The Antarctic’s “exceptional year” in 2017 could even be a hangover from the powerful El Niño the world recently experienced, said Brandon: “A pattern of air pressure that determines the wind circulation in the high southern latitudes called the Southern Annular Mode switched from positive to negative in late 2016 and this may be linked to the large El Nino of 2014-16.”

This switch made the ice “more mobile and likely led to the relatively early Antarctic spring,” explained Brandon.

Having passed the summer minimum, sea ice has started growing again. But scientists will be keeping a close eye in coming months to see how the ice fares over the winter freeze up season, explained Prof. John Turner, a climatologist at the British Antarctic Survey. He told Carbon Brief: “The rate of recovery after March 1 has been a little slow, but not too far off what we see normally. It’s just that the amount of ice is about 400,000 square kilometers less than the previous minimum.”

Such low ice cover at this time of year is unusual for recent times. Satellites have, in fact, measured a slight increase in Antarctic sea ice over the past 20 years or so, despite rising global temperature. You can see this in the graph below from NSIDC.

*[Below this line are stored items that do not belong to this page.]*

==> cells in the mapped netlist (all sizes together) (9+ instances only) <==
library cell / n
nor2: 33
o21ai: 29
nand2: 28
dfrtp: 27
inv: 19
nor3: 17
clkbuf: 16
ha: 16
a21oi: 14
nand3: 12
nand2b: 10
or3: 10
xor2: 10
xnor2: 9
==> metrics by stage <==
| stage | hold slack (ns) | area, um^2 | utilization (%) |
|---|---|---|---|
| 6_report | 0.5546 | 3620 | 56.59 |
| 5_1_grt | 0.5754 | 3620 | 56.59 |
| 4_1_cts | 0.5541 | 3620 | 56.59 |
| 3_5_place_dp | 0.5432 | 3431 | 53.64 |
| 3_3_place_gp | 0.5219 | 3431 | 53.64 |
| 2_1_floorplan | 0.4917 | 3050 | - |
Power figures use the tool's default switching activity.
==> src/rtl/sram_arb_ctrl_rr_arb2.sv <==
// Two-way round-robin grant: pointer names the winner when both requesters are valid.
module rr_arb2
    import sram_ctrl_pkg::*;
(
    input  logic       clk,
    input  logic       wrst_n,
    input  logic [1:0] req,
    input  logic       advance,
    output logic [1:0] gnt
);

    req_idx_e ptr_r;

    // One-hot grant from requests and pointer
    always_comb begin
        gnt = 2'b00;
        if (req == 2'b11) begin
            gnt = (ptr_r == REQ_A) ? 2'b01 : 2'b10;
        end else begin
            gnt = req;
        end
    end

    // Pointer moves to the requester that did not just win
    always_ff @(posedge clk) begin
        if (!wrst_n) begin
            ptr_r <= REQ_A;
        end else if (advance) begin
            ptr_r <= gnt[0] ? REQ_B : REQ_A;
        end else begin
            ptr_r <= ptr_r;
        end
    end

endmodule
==> src/rtl/axi_decerr_slave.sv <==
// AXI default slave answering every AR/AW with RESP_CODE; optional error log enabled by AXI_DS_ERRLOG_EN.
module axi_decerr_slave
   import axi_ds_pkg::*;
#(
   parameter int                    ID_WIDTH   = 8,
   parameter int                    ADDR_WIDTH = 32,
   parameter int                    DATA_WIDTH = 32,
   parameter int                    LEN_WIDTH  = 4,
   parameter logic [1:0]            RESP_CODE  = RESP_DECERR,
   parameter logic [DATA_WIDTH-1:0] RDATA_FILL = '0
) (
   input  logic                  clk,
   input  logic                  rst,
   axi_decerr_slave_if.slave     axi
`ifdef AXI_DS_ERRLOG_EN
   ,
   output logic [15:0]           rd_err_cnt,
   output logic [15:0]           wr_err_cnt,
   output logic [ADDR_WIDTH-1:0] last_err_addr
`endif
);
   rd_state_e rd_state_q, rd_state_d;
   wr_state_e wr_state_q, wr_state_d;
   logic arready_q, arready_d;
   logic awready_q, awready_d;
   logic [ID_WIDTH-1:0] rid_q, bid_q;
   logic rvalid, wready, bvalid, rd_last;
   logic ar_hs, r_hs, aw_hs;

   assign rvalid = (rd_state_q == R_BURST);
   assign wready = (wr_state_q == W_DATA);
   assign bvalid = (wr_state_q == W_RESP);
   assign ar_hs  = axi.ARVALID & arready_q;
   assign aw_hs  = axi.AWVALID & awready_q;
   assign r_hs   = rvalid & axi.RREADY;

   axi_ds_beat_cnt #(.LEN_WIDTH(LEN_WIDTH)) u_rd_cnt (
      .clk      (clk),
      .load     (ar_hs),
      .load_val (axi.ARLEN),
      .dec      (r_hs),
      .is_last  (rd_last)
   );

   // Ready flags are registered copies of "next state is idle", so they stay low through reset.
   always_comb begin
      rd_state_d = rd_state_q;
      case (rd_state_q)
         R_IDLE:  if (ar_hs) rd_state_d = R_BURST;
         R_BURST: if (r_hs && rd_last) rd_state_d = R_IDLE;
         default: rd_state_d = R_IDLE;
      endcase
      arready_d = (rd_state_d == R_IDLE);
   end

   always_comb begin
      wr_state_d = wr_state_q;
      case (wr_state_q)
         W_IDLE:  if (aw_hs) wr_state_d = W_DATA;
         W_DATA:  if (axi.WVALID && axi.WLAST) wr_state_d = W_RESP;
         W_RESP:  if (axi.BREADY) wr_state_d = W_IDLE;
         default: wr_state_d = W_IDLE;
      endcase
      awready_d = (wr_state_d == W_IDLE);
   end

   always_ff @(posedge clk) begin
      if (rst) begin
         rd_state_q <= R_IDLE;
         wr_state_q <= W_IDLE;
         arready_q  <= 1'b0;
         awready_q  <= 1'b0;
      end else begin
         rd_state_q <= rd_state_d;
         wr_state_q <= wr_state_d;
         arready_q  <= arready_d;
         awready_q  <= awready_d;
      end
   end

   always_ff @(posedge clk) begin
      if (ar_hs) rid_q <= axi.ARID;
      if (aw_hs) bid_q <= axi.AWID;
   end

   // Payload is gated by VALID so every output reads zero while idle or in reset.
   assign axi.ARREADY = arready_q;
   assign axi.RVALID  = rvalid;
   assign axi.RID     = rvalid ? rid_q : '0;
   assign axi.RRESP   = rvalid ? RESP_CODE : OKAY;
   assign axi.RDATA   = rvalid ? RDATA_FILL : '0;
   assign axi.RLAST   = rvalid & rd_last;
   assign axi.AWREADY = awready_q;
   assign axi.WREADY  = wready;
   assign axi.BVALID  = bvalid;
   assign axi.BID     = bvalid ? bid_q : '0;
   assign axi.BRESP   = bvalid ? RESP_CODE : OKAY;

`ifdef AXI_DS_ERRLOG_EN
   // AW takes priority for the captured address when both handshakes land together.
   always_ff @(posedge clk) begin
      if (rst) begin
         rd_err_cnt    <= '0;
         wr_err_cnt    <= '0;
         last_err_addr <= '0;
      end else begin
         if (ar_hs) rd_err_cnt <= sat_inc16(rd_err_cnt);
         if (aw_hs) wr_err_cnt <= sat_inc16(wr_err_cnt);
         if (aw_hs)
            last_err_addr <= axi.AWADDR;
         else if (ar_hs)
            last_err_addr <= axi.ARADDR;
      end
   end
`else
   logic [ADDR_WIDTH-1:0] unused_addr;
   assign unused_addr = axi.ARADDR ^ axi.AWADDR;
`endif

   logic unused_awlen;
   assign unused_awlen = ^axi.AWLEN;
endmodule
--- src/rtl/add_pipe.sv ---
// add_pipe: WIDTH-bit add with carry-in, resolved one SEG_W segment per stage behind valid/ready.
// Optional ADD_PIPE_SUB_EN adds i_sub, turning the operation into A - B - i_carry.
module add_pipe #(
    parameter int WIDTH = 48,
    parameter int SEG_W = 16
) (
    input  logic             i_clk,
    input  logic             i_rst,
    input  logic             i_valid,
    output logic             o_ready,
    input  logic [WIDTH-1:0] i_data_one,
    input  logic [WIDTH-1:0] i_data_two,
    input  logic             i_carry,
`ifdef ADD_PIPE_SUB_EN
    input  logic             i_sub,
`endif
    output logic             o_valid,
    input  logic             i_ready,
    output logic [WIDTH-1:0] o_data,
    output logic             o_carry
);
    localparam int STAGES = WIDTH / SEG_W;

    if ((WIDTH % SEG_W) != 0 || WIDTH < SEG_W) begin : g_bad_width
        $error("add_pipe: WIDTH must be a non-zero integer multiple of SEG_W");
    end

    logic [WIDTH-1:0] b_eff;
    logic             cin_eff;

`ifdef ADD_PIPE_SUB_EN
    // B is inverted once on entry, so each operation carries its mode in its own operand bits.
    assign b_eff   = i_sub ? ~i_data_two : i_data_two;
    assign cin_eff = i_carry ^ i_sub;
`else
    assign b_eff   = i_data_two;
    assign cin_eff = i_carry;
`endif

    logic [STAGES-1:0] v;
    logic [STAGES-1:0] adv;
    logic [STAGES-1:0] cry;
    logic [WIDTH-1:0]  res [STAGES];
    logic [WIDTH-1:0]  opa [STAGES];
    logic [WIDTH-1:0]  opb [STAGES];
    logic [SEG_W:0]    sum [STAGES];

    // A stage advances unless it and every stage downstream of it is full and the sink stalls.
    always_comb begin : p_adv
        logic full_above;
        full_above = 1'b1;
        adv        = '0;
        for (int k = STAGES - 1; k >= 0; k--) begin
            full_above = full_above & v[k];
            adv[k]     = i_ready | ~full_above;
        end
    end

    always_comb begin
        sum[0] = {1'b0, i_data_one[SEG_W-1:0]} + {1'b0, b_eff[SEG_W-1:0]}
               + {{SEG_W{1'b0}}, cin_eff};
        for (int k = 1; k < STAGES; k++) begin
            sum[k] = {1'b0, opa[k-1][k*SEG_W +: SEG_W]} + {1'b0, opb[k-1][k*SEG_W +: SEG_W]}
                   + {{SEG_W{1'b0}}, cry[k-1]};
        end
    end

    always_ff @(posedge i_clk or posedge i_rst) begin
        if (i_rst) begin
            v   <= '0;
            cry <= '0;
            for (int k = 0; k < STAGES; k++) begin
                res[k] <= '0;
                opa[k] <= '0;
                opb[k] <= '0;
            end
        end else begin
            if (adv[0]) begin
                v[0] <= i_valid;
                if (i_valid) begin
                    res[0]            <= '0;
                    res[0][SEG_W-1:0] <= sum[0][SEG_W-1:0];
                    cry[0]            <= sum[0][SEG_W];
                    opa[0]            <= i_data_one;
                    opb[0]            <= b_eff;
                end
            end
            // Data registers only load behind a valid entry; empty stages keep stale contents.
            for (int k = 1; k < STAGES; k++) begin
                if (adv[k]) begin
                    v[k] <= v[k-1];
                    if (v[k-1]) begin
                        res[k]                   <= res[k-1];
                        res[k][k*SEG_W +: SEG_W] <= sum[k][SEG_W-1:0];
                        cry[k]                   <= sum[k][SEG_W];
                        opa[k]                   <= opa[k-1];
                        opb[k]                   <= opb[k-1];
                    end
                end
            end
        end
    end

    assign o_ready = adv[0];
    assign o_valid = v[STAGES-1];
    assign o_data  = res[STAGES-1];
    assign o_carry = cry[STAGES-1];

endmodule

A number of factors could be behind this somewhat counterintuitive trend, said Dr. Jonathan Day, an expert in sea-ice prediction at the University of Reading. He told Carbon Brief: “[The upward trend in Antarctic sea ice] could be a response to human-caused climate changes, such as ozone depletion or freshening of the ocean surface due to melting of land ice, both of which may cause the ice cover to expand.”

Evidence also suggests a change in winds driven by a natural cycle in the tropical Pacific Ocean could be behind recent Antarctic sea ice growth, said Day. Prof. Jerry Meehl, a scientist from the National Center for Atmospheric Research and lead author on that research, told Carbon Brief: “The connection from the tropical Pacific to the Antarctic involves a chain reaction of linked physical processes that ends up with the winds around Antarctica affecting sea ice extent.”

If natural variability has been masking the signal of human-caused climate change in the Antarctic over the satellite period, this pattern will reverse at some stage. In fact, it may already have, said Meehl. He told Carbon Brief there is evidence the Pacific cycle “switched” in 2015, which could mean we’re seeing the start of a declining trend in Antarctic sea ice.

But the message from scientists is that while Antarctic sea ice appears to be bucking the trend this year, they need more than a single year before they can tell if a long-term change is afoot.

Overall, it has been an exceptional year for the world’s ice cover. While Antarctic sea ice has thrown up a few interesting questions for polar scientists, record low levels in the Arctic for this time of year continues the persistent downward trend that characterizes the last three decades.